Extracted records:
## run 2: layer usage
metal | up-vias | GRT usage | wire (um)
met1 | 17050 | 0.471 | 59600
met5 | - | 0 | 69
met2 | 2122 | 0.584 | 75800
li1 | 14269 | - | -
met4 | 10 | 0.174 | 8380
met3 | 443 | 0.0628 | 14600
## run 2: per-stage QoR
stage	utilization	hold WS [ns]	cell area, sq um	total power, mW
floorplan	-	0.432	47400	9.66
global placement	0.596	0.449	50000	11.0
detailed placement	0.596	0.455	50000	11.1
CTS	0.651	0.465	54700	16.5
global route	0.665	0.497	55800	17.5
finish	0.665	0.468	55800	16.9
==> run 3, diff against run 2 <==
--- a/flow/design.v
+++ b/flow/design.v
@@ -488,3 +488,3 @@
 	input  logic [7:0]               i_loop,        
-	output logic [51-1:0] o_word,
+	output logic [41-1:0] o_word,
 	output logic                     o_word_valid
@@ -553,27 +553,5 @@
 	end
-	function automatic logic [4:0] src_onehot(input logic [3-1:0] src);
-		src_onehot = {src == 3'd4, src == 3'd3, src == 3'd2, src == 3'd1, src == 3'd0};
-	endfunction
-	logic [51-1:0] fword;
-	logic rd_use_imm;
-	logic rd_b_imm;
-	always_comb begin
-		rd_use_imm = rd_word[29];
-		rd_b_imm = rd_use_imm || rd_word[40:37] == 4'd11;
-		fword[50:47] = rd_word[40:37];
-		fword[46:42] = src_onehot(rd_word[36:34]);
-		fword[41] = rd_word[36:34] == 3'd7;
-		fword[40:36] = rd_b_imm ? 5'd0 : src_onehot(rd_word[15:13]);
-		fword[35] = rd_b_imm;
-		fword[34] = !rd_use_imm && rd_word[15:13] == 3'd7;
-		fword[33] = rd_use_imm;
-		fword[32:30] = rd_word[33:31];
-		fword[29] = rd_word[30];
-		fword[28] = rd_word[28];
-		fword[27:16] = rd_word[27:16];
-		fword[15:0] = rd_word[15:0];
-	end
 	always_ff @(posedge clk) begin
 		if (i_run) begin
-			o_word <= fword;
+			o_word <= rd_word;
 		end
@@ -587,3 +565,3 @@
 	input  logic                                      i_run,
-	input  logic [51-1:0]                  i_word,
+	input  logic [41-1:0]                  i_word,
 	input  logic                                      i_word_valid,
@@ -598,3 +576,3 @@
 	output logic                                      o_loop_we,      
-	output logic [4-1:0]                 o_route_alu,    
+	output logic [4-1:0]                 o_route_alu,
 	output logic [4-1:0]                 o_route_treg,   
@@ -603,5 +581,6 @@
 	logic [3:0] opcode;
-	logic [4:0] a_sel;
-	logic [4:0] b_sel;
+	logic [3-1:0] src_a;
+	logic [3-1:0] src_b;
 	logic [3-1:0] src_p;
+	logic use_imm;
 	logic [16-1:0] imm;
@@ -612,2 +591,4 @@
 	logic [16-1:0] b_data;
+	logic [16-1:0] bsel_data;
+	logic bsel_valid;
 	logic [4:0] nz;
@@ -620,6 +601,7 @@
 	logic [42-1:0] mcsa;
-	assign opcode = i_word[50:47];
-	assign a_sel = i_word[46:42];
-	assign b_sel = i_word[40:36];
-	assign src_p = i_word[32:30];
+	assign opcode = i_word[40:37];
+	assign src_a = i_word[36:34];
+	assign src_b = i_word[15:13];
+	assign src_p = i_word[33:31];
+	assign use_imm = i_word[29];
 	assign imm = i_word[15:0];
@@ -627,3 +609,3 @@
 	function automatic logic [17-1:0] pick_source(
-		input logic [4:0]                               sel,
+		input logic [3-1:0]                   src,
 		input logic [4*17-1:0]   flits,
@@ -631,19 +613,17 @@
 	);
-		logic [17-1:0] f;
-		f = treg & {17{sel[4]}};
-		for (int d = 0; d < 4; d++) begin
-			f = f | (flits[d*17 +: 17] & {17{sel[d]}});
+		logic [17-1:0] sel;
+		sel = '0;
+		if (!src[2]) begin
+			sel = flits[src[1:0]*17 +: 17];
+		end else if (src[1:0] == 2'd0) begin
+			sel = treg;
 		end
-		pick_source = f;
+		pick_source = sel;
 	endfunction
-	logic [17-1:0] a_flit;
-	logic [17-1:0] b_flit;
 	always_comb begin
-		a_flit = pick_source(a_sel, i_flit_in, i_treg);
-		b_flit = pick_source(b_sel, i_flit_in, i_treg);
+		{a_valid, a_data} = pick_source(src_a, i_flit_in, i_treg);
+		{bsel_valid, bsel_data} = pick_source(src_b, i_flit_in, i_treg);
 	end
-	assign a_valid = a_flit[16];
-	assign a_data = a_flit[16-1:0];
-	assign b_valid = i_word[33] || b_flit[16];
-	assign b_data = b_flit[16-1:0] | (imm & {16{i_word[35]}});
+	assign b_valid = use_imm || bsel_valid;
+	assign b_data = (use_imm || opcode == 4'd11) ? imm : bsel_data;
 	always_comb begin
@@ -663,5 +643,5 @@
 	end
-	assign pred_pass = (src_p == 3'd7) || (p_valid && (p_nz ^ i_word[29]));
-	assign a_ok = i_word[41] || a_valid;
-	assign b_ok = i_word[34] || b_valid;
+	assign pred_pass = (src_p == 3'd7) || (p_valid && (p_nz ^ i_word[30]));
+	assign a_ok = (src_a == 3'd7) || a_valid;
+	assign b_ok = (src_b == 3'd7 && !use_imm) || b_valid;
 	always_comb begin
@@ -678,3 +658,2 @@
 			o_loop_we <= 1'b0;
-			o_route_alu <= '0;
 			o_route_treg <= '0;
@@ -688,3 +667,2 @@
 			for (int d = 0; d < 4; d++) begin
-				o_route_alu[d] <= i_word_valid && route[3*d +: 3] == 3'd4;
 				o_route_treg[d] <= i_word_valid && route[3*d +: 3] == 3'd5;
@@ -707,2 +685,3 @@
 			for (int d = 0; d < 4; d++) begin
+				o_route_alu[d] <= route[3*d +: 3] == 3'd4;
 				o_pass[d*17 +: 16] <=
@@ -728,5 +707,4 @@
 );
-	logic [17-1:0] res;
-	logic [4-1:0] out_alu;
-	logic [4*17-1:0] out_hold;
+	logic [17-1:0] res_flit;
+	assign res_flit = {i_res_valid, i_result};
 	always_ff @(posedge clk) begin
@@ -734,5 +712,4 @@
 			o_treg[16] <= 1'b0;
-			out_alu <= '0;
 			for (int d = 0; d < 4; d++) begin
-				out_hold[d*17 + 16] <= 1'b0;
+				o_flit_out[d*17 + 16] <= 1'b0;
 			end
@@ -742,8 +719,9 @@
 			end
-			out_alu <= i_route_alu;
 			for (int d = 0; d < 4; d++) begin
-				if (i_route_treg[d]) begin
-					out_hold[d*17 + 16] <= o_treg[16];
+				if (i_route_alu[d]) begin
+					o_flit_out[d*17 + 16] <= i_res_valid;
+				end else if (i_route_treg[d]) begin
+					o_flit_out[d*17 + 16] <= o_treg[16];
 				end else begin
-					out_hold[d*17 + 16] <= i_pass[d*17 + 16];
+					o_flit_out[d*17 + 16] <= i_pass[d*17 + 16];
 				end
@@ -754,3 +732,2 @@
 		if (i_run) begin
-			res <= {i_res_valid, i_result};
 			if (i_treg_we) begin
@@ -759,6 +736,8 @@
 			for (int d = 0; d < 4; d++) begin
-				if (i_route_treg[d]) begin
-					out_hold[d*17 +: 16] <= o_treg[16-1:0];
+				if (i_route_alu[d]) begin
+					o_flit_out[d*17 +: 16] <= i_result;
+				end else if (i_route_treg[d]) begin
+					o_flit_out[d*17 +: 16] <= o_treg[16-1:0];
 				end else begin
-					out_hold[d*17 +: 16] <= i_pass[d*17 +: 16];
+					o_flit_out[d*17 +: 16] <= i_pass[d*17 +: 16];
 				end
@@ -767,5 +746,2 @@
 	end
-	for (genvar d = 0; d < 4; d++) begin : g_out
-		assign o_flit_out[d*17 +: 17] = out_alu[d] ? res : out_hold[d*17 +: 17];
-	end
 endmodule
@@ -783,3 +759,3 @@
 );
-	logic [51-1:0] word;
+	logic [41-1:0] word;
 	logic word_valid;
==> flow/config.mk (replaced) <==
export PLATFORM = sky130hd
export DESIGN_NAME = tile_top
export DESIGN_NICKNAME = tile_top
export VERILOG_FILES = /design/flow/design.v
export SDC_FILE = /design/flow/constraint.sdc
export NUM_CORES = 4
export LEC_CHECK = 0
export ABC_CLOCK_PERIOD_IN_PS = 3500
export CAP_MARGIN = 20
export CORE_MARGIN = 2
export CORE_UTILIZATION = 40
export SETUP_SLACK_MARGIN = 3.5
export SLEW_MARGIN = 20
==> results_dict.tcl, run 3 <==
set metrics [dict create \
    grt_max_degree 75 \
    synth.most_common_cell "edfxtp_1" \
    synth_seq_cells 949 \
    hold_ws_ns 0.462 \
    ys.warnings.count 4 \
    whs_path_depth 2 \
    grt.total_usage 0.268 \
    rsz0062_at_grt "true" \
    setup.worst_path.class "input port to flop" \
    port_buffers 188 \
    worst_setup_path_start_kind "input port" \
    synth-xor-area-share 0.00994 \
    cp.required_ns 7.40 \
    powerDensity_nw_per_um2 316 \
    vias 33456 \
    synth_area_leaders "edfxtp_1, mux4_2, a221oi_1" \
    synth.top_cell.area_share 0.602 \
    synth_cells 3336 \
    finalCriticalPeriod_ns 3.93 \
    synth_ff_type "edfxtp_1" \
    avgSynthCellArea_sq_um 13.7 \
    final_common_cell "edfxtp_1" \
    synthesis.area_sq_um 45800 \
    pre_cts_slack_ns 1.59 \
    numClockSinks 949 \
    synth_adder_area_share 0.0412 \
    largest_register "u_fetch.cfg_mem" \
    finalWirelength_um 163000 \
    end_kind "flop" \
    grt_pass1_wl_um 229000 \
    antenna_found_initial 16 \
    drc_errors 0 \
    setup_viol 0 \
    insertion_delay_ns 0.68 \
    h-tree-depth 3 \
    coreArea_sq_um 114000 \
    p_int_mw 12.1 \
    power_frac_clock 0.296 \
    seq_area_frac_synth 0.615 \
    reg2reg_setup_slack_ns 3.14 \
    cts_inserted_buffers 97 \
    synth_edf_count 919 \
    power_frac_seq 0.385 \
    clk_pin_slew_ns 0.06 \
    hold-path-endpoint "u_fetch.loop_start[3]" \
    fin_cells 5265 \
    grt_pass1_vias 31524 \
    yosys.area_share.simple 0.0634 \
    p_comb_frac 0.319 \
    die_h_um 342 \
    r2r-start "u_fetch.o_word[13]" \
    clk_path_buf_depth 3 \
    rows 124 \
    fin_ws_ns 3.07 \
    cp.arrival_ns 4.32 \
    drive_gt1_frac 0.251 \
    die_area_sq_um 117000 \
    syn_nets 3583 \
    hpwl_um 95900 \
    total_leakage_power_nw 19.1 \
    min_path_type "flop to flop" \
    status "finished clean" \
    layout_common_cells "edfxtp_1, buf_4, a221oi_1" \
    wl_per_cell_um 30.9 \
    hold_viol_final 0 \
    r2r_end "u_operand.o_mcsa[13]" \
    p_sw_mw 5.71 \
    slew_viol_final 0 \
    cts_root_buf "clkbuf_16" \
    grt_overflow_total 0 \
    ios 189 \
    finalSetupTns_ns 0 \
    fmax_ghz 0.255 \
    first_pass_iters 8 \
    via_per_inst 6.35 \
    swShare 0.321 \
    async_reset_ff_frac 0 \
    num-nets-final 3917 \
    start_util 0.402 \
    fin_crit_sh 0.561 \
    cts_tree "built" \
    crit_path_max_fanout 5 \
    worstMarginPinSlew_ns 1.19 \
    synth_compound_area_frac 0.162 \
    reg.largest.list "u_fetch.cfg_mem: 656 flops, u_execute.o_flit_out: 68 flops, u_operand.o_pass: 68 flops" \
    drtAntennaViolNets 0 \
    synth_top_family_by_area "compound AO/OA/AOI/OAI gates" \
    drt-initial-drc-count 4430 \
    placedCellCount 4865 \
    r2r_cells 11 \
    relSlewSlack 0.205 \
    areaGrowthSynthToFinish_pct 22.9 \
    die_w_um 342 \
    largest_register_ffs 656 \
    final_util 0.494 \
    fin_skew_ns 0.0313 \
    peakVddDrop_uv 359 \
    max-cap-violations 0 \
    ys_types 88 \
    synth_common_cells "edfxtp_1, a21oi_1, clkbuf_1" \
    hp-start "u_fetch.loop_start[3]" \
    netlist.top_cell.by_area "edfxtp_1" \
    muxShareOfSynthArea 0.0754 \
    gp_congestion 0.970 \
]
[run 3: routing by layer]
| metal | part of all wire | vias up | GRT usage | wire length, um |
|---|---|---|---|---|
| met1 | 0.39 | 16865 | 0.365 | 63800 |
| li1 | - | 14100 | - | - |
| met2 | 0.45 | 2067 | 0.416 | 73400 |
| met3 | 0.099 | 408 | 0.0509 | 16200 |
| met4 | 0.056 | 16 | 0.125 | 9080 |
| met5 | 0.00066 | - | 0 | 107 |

DIRECTIONS FOR THIS TASK:
Copy out only the lines above from the one with "cp.arrival_ns 4.32 \" to the one with "num-nets-final 3917 \", inclusive, exactly as they stand.

THE COMPLETED TASK:
    cp.arrival_ns 4.32 \
    drive_gt1_frac 0.251 \
    die_area_sq_um 117000 \
    syn_nets 3583 \
    hpwl_um 95900 \
    total_leakage_power_nw 19.1 \
    min_path_type "flop to flop" \
    status "finished clean" \
    layout_common_cells "edfxtp_1, buf_4, a221oi_1" \
    wl_per_cell_um 30.9 \
    hold_viol_final 0 \
    r2r_end "u_operand.o_mcsa[13]" \
    p_sw_mw 5.71 \
    slew_viol_final 0 \
    cts_root_buf "clkbuf_16" \
    grt_overflow_total 0 \
    ios 189 \
    finalSetupTns_ns 0 \
    fmax_ghz 0.255 \
    first_pass_iters 8 \
    via_per_inst 6.35 \
    swShare 0.321 \
    async_reset_ff_frac 0 \
    num-nets-final 3917 \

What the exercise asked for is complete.